Controlling inflammation can have huge implications when it comes to the treatment of numerous diseases. Efforts to understand and control inflammation are complex and ongoing. Interestingly, breaking research discovered how macrophages play a role in turning mitochondria into chemical-producing and toxic promoters of inflammation.

Inflammation is the way the body tries to protect itself against harmful stimuli and is an essential part of the immune system.

Mitochondria are present in nearly all cell types and generate the major part of the cells’ adenosine triphosphate (ATP), the primary source of the cells’ chemical energy.

Macrophages are white blood cells that are “biological dustbins” that engulf and digest foreign substances and cellular debris, destroy pathogens, stimulate the immune system to action when needed, and promote inflammation when the body needs it to help prevent further damage. When the time comes for the inflammatory response to end, they normally switch and suppress inflammation and help to repair damaged tissue.

However, the inflammatory response can instead go awry and cause diseases and damage to healthy tissue during diseases such as arthritis,  inflammatory bowel disease, septic shock, periodontitis, and some cancers. They must be tightly controlled.

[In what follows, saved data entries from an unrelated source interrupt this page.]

$ cat src/rtl/pll_reset_sequencer_pkg.sv
`default_nettype none
// ============================================================================
// Module      : pll_reset_sequencer_pkg
// Description : Shared definitions for the PLL reset sequencer. Holds the
//               status field widths used by the debug register map and a
//               helper for sizing the shared sequencing counter.
// Revision    : 1.0  initial release
// ============================================================================
package pll_reset_sequencer_pkg;

    // Status field widths exposed through the debug register map
    localparam int c_retry_w    = 4;
    localparam int c_loss_cnt_w = 8;

    // Largest of three values; sizes the shared sequencing counter
    function automatic int max3(input int a, input int b, input int c);
        int m;
        m = a;
        if (b > m) m = b;
        if (c > m) m = c;
        return m;
    endfunction

endpackage
`default_nettype wire

$ cat src/rtl/pll_lock_sync.sv
`default_nettype none
// ============================================================================
// Module      : pll_lock_sync
// Description : Two-flop synchronizer bringing the asynchronous PLL LOCK
//               signal into the clk domain. Two cycles of latency, clears
//               to 0 under reset.
// Ports       : clk   - destination clock
//               reset - synchronous active-high reset
//               d     - asynchronous input
//               q     - synchronized output
// Revision    : 1.0  initial release
// ============================================================================
module pll_lock_sync
    import pll_reset_sequencer_pkg::*;
(
    input  logic clk,
    input  logic reset,
    input  logic d,
    output logic q
);

    logic r_meta;
    logic r_sync;

    always_ff @(posedge clk) begin
        if (reset) begin
            r_meta <= 1'b0;
            r_sync <= 1'b0;
        end else begin
            r_meta <= d;
            r_sync <= r_meta;
        end
    end

    assign q = r_sync;

endmodule
`default_nettype wire

$ cat src/rtl/pll_reset_sequencer.sv
`default_nettype none
// ============================================================================
// Module      : pll_reset_sequencer
// Description : Drives the PLL RESET pin, waits for LOCK with timeout and
//               retry, requires lock to be stable before releasing the core
//               reset, then releases the peripheral reset after a stagger.
//               Lock loss while released re-sequences from PLL reset.
// Ports       : clk             - PLL reference clock (MSX clock domain)
//               reset           - synchronous active-high reset
//               pll_lock        - PLL LOCK, asynchronous
//               pll_reset       - PLL RESET pin drive
//               core_reset      - CPU/bus core reset, active high
//               periph_reset    - peripheral reset, active high
//               pll_ready       - high only while running with stable lock
//               pll_fail        - sticky, set when retries are exhausted
//               retry_count     - failed attempts in current acquisition
//               lock_loss_count - lock-loss events, saturating
// Revision    : 1.0  initial release
// ============================================================================
module pll_reset_sequencer
    import pll_reset_sequencer_pkg::*;
#(
    parameter int PLL_RST_CYCLES  = 16,
    parameter int LOCK_TIMEOUT    = 4096,
    parameter int STABLE_CYCLES   = 256,   // must be >= 2
    parameter int RELEASE_STAGGER = 8,
    parameter int LOSS_FILTER     = 4,
    parameter int MAX_RETRY       = 7      // 1..15
)(
    input  logic                    clk,
    input  logic                    reset,
    input  logic                    pll_lock,
    output logic                    pll_reset,
    output logic                    core_reset,
    output logic                    periph_reset,
    output logic                    pll_ready,
    output logic                    pll_fail,
    output logic [c_retry_w-1:0]    retry_count,
    output logic [c_loss_cnt_w-1:0] lock_loss_count
);

    localparam int c_cnt_w  = $clog2(max3(LOCK_TIMEOUT, STABLE_CYCLES, PLL_RST_CYCLES) + 1);
    localparam int c_filt_w = $clog2(LOSS_FILTER + 1);

    localparam logic [c_cnt_w-1:0]   c_rst_last    = c_cnt_w'(PLL_RST_CYCLES - 1);
    localparam logic [c_cnt_w-1:0]   c_to_last     = c_cnt_w'(LOCK_TIMEOUT - 1);
    // The WAIT_LOCK cycle that saw lock already counts as the first stable
    // cycle, so STABLE itself only needs STABLE_CYCLES-1 more.
    localparam logic [c_cnt_w-1:0]   c_stable_last = c_cnt_w'(STABLE_CYCLES - 2);
    localparam logic [c_cnt_w-1:0]   c_stag_last   = c_cnt_w'(RELEASE_STAGGER - 1);
    localparam logic [c_filt_w-1:0]  c_filt_last   = c_filt_w'(LOSS_FILTER - 1);
    localparam logic [c_retry_w-1:0] c_max_retry   = c_retry_w'(MAX_RETRY);

    localparam logic [2:0] c_st_pll_rst   = 3'd0;
    localparam logic [2:0] c_st_wait_lock = 3'd1;
    localparam logic [2:0] c_st_stable    = 3'd2;
    localparam logic [2:0] c_st_rel_core  = 3'd3;
    localparam logic [2:0] c_st_run       = 3'd4;
    localparam logic [2:0] c_st_fail      = 3'd5;

    logic                    w_lock_s;

    logic [2:0]              r_state,        w_state_nxt;
    logic [c_cnt_w-1:0]      r_cnt,          w_cnt_nxt;
    logic [c_filt_w-1:0]     r_filt,         w_filt_nxt;
    logic [c_retry_w-1:0]    r_retry,        w_retry_nxt;
    logic [c_loss_cnt_w-1:0] r_loss_cnt,     w_loss_cnt_nxt;
    logic                    r_pll_reset,    w_pll_reset_nxt;
    logic                    r_core_reset,   w_core_reset_nxt;
    logic                    r_periph_reset, w_periph_reset_nxt;
    logic                    r_pll_ready,    w_pll_ready_nxt;
    logic                    r_pll_fail,     w_pll_fail_nxt;
    logic [c_retry_w-1:0]    w_retry_inc;

    pll_lock_sync u_lock_sync (
        .clk   (clk),
        .reset (reset),
        .d     (pll_lock),
        .q     (w_lock_s)
    );

    assign w_retry_inc = r_retry + 1'b1;

    always_ff @(posedge clk) begin
        if (reset) begin
            r_state        <= c_st_pll_rst;
            r_cnt          <= '0;
            r_filt         <= '0;
            r_retry        <= '0;
            r_loss_cnt     <= '0;
            r_pll_reset    <= 1'b1;
            r_core_reset   <= 1'b1;
            r_periph_reset <= 1'b1;
            r_pll_ready    <= 1'b0;
            r_pll_fail     <= 1'b0;
        end else begin
            r_state        <= w_state_nxt;
            r_cnt          <= w_cnt_nxt;
            r_filt         <= w_filt_nxt;
            r_retry        <= w_retry_nxt;
            r_loss_cnt     <= w_loss_cnt_nxt;
            r_pll_reset    <= w_pll_reset_nxt;
            r_core_reset   <= w_core_reset_nxt;
            r_periph_reset <= w_periph_reset_nxt;
            r_pll_ready    <= w_pll_ready_nxt;
            r_pll_fail     <= w_pll_fail_nxt;
        end
    end

    always_comb begin
        w_state_nxt        = r_state;
        w_cnt_nxt          = r_cnt;
        w_filt_nxt         = '0;
        w_retry_nxt        = r_retry;
        w_loss_cnt_nxt     = r_loss_cnt;
        w_pll_reset_nxt    = r_pll_reset;
        w_core_reset_nxt   = r_core_reset;
        w_periph_reset_nxt = r_periph_reset;
        w_pll_ready_nxt    = r_pll_ready;
        w_pll_fail_nxt     = r_pll_fail;

        case (r_state)
            c_st_pll_rst: begin
                if (r_cnt == c_rst_last) begin
                    w_state_nxt     = c_st_wait_lock;
                    w_cnt_nxt       = '0;
                    w_pll_reset_nxt = 1'b0;
                end else begin
                    w_cnt_nxt = r_cnt + 1'b1;
                end
            end

            c_st_wait_lock: begin
                if (w_lock_s) begin
                    w_state_nxt = c_st_stable;
                    w_cnt_nxt   = '0;
                end else if (r_cnt == c_to_last) begin
                    w_cnt_nxt       = '0;
                    w_retry_nxt     = w_retry_inc;
                    w_pll_reset_nxt = 1'b1;
                    if (w_retry_inc == c_max_retry) begin
                        w_state_nxt    = c_st_fail;
                        w_pll_fail_nxt = 1'b1;
                    end else begin
                        w_state_nxt = c_st_pll_rst;
                    end
                end else begin
                    w_cnt_nxt = r_cnt + 1'b1;
                end
            end

            c_st_stable: begin
                // Any dropout restarts the lock wait; not a failed attempt
                if (!w_lock_s) begin
                    w_state_nxt = c_st_wait_lock;
                    w_cnt_nxt   = '0;
                end else if (r_cnt == c_stable_last) begin
                    w_state_nxt      = c_st_rel_core;
                    w_cnt_nxt        = '0;
                    w_core_reset_nxt = 1'b0;
                end else begin
                    w_cnt_nxt = r_cnt + 1'b1;
                end
            end

            c_st_rel_core, c_st_run: begin
                if (r_state == c_st_rel_core) begin
                    if (r_cnt == c_stag_last) begin
                        w_state_nxt        = c_st_run;
                        w_cnt_nxt          = '0;
                        w_periph_reset_nxt = 1'b0;
                        w_pll_ready_nxt    = 1'b1;
                    end else begin
                        w_cnt_nxt = r_cnt + 1'b1;
                    end
                end
                // Lock-loss filter; overrides the stagger step above
                if (!w_lock_s) begin
                    if (r_filt == c_filt_last) begin
                        w_state_nxt        = c_st_pll_rst;
                        w_cnt_nxt          = '0;
                        w_filt_nxt         = '0;
                        w_retry_nxt        = '0;
                        w_pll_reset_nxt    = 1'b1;
                        w_core_reset_nxt   = 1'b1;
                        w_periph_reset_nxt = 1'b1;
                        w_pll_ready_nxt    = 1'b0;
                        if (r_loss_cnt != '1) begin
                            w_loss_cnt_nxt = r_loss_cnt + 1'b1;
                        end
                    end else begin
                        w_filt_nxt = r_filt + 1'b1;
                    end
                end
            end

            c_st_fail: begin
                w_pll_reset_nxt    = 1'b1;
                w_core_reset_nxt   = 1'b1;
                w_periph_reset_nxt = 1'b1;
                w_pll_ready_nxt    = 1'b0;
                w_pll_fail_nxt     = 1'b1;
            end

            default: begin
                w_state_nxt        = c_st_pll_rst;
                w_cnt_nxt          = '0;
                w_pll_reset_nxt    = 1'b1;
                w_core_reset_nxt   = 1'b1;
                w_periph_reset_nxt = 1'b1;
                w_pll_ready_nxt    = 1'b0;
            end
        endcase
    end

    assign pll_reset       = r_pll_reset;
    assign core_reset      = r_core_reset;
    assign periph_reset    = r_periph_reset;
    assign pll_ready       = r_pll_ready;
    assign pll_fail        = r_pll_fail;
    assign retry_count     = r_retry;
    assign lock_loss_count = r_loss_cnt;

endmodule
`default_nettype wire
==> config.mk <==
export PLATFORM = sky130hd
export DESIGN_NAME = spi_sram_slv
export DESIGN_NICKNAME = d
export VERILOG_FILES = /design/src/rtl/spi_sram_pkg.sv /design/src/rtl/spi_sram_shifter.sv /design/src/rtl/spi_sram_slv.sv
export SDC_FILE = /design/constraint.sdc
export NUM_CORES = 1
export LEC_CHECK = 0
export BUFFER_PORTS_ARGS = -buffer_cell sky130_fd_sc_hd__buf_4
export CAP_MARGIN = 10
export CORE_MARGIN = 4
export CORE_UTILIZATION = 35
export CTS_BUF_LIST = sky130_fd_sc_hd__clkbuf_4 sky130_fd_sc_hd__clkbuf_8
export DETAILED_ROUTE_END_ITERATION = 8
export PLACE_DENSITY = 0.56
export SLEW_MARGIN = 20
export SYNTH_ARGS = -nofsm -noshare
export SYNTH_HDL_FRONTEND = slang
export SYNTH_SLANG_ARGS = --single-unit
==> constraint.sdc <==
create_clock -name clk -period 2.9 [get_ports clk]
set_input_delay 0.725 -clock clk [delete_from_list [all_inputs] [get_ports clk]]
set_output_delay 0.725 -clock clk [all_outputs]
set_load 0.005 [all_outputs]
==> src/rtl/spi_sram_pkg.sv <==
// Shared opcodes, slot boundaries and FSM state encoding for the serial-SRAM target.
package spi_sram_pkg;

   localparam logic [7:0] CMD_READ  = 8'h03;
   localparam logic [7:0] CMD_WRITE = 8'h02;
   localparam logic [7:0] CMD_RDSR  = 8'h05;
   localparam logic [7:0] CMD_WRSR  = 8'h01;

   localparam logic [7:0] STATUS_SEQ = 8'h40;
   localparam int unsigned DUMMY_LEN = 8;

   localparam int unsigned CNT_W = 6;
   localparam logic [CNT_W-1:0] CMD_LAST   = CNT_W'(7);
   localparam logic [CNT_W-1:0] ADDR_LAST  = CNT_W'(31);
   localparam logic [CNT_W-1:0] DUMMY_LAST = CNT_W'(32 + DUMMY_LEN - 1);

   typedef enum logic [2:0] {
      IDLE, CMD, ADDR, DUMMY, RDATA, WDATA, IGNORE
   } state_t;

endpackage

==> src/rtl/spi_sram_shifter.sv <==
// Serial datapath: MOSI receive shifter, MISO transmit shifter and the slot counter.
module spi_sram_shifter
   import spi_sram_pkg::*;
(
   input  logic             clk,
   input  logic             rst_n,
   input  logic             clr,
   input  logic             en,
   input  logic             en2,
   input  logic             mosi,
   input  logic             load,
   input  logic [7:0]       load_data,
   output logic [7:0]       rx_byte,
   output logic [CNT_W-1:0] bit_cnt,
   output logic             miso
);

   logic [6:0] rx_q;
   logic [7:0] tx_q;

   // NOTE: state updates use <= so every flop samples pre-edge values; = here would chain the shifts.
   always_ff @(posedge clk or negedge rst_n) begin
      if (!rst_n) begin
         rx_q    <= '0;
         tx_q    <= '0;
         bit_cnt <= '0;
      end else if (clr) begin
         rx_q    <= '0;
         tx_q    <= '0;
         bit_cnt <= '0;
      end else begin
         if (en) begin
            rx_q    <= rx_byte[6:0];
            bit_cnt <= bit_cnt + CNT_W'(1);
         end
         if (en2) begin
            tx_q <= load ? load_data : {tx_q[6:0], 1'b0};
         end
      end
   end

   // Includes the bit currently on mosi so a byte is usable in the cycle its last bit arrives.
   assign rx_byte = {rx_q, mosi};
   assign miso    = tx_q[7];

endmodule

The research came from a team of scientists from the Trinity College Dublin’s Inflammation Research Group who joined forces with other researchers from the United Kingdom’s Medical Research Council Mitochondrial Biology Unit and seven other institutions from throughout Europe to take this fresh look at macrophages’ role in inflammation.

The researchers discovered that during the original response of the macrophages, the cells change the mitochondria‘s activity, which is the key energy generator in the cells. During inflammation, macrophages halt mitochondria’s production of energy and switch them to the production of toxic compounds that promote and amplify inflammation.

The scientists’ hope is that this new knowledge may help to generate interventions that can mute this toxic response. If it can somehow be controlled, it could minimize tissue damage. Preventing this process would turn the macrophage into a benign anti-inflammatory cell and would hopefully calm down inflammation.

A swiftly-growing new area of specialty study is immunometabolism that looks at what exists between the metabolic responses and the immune system and creates a better understanding of the complexities of inflammation. The end goal is to design therapeutic approaches that should assist in the treatment of diseases that are difficult to manage.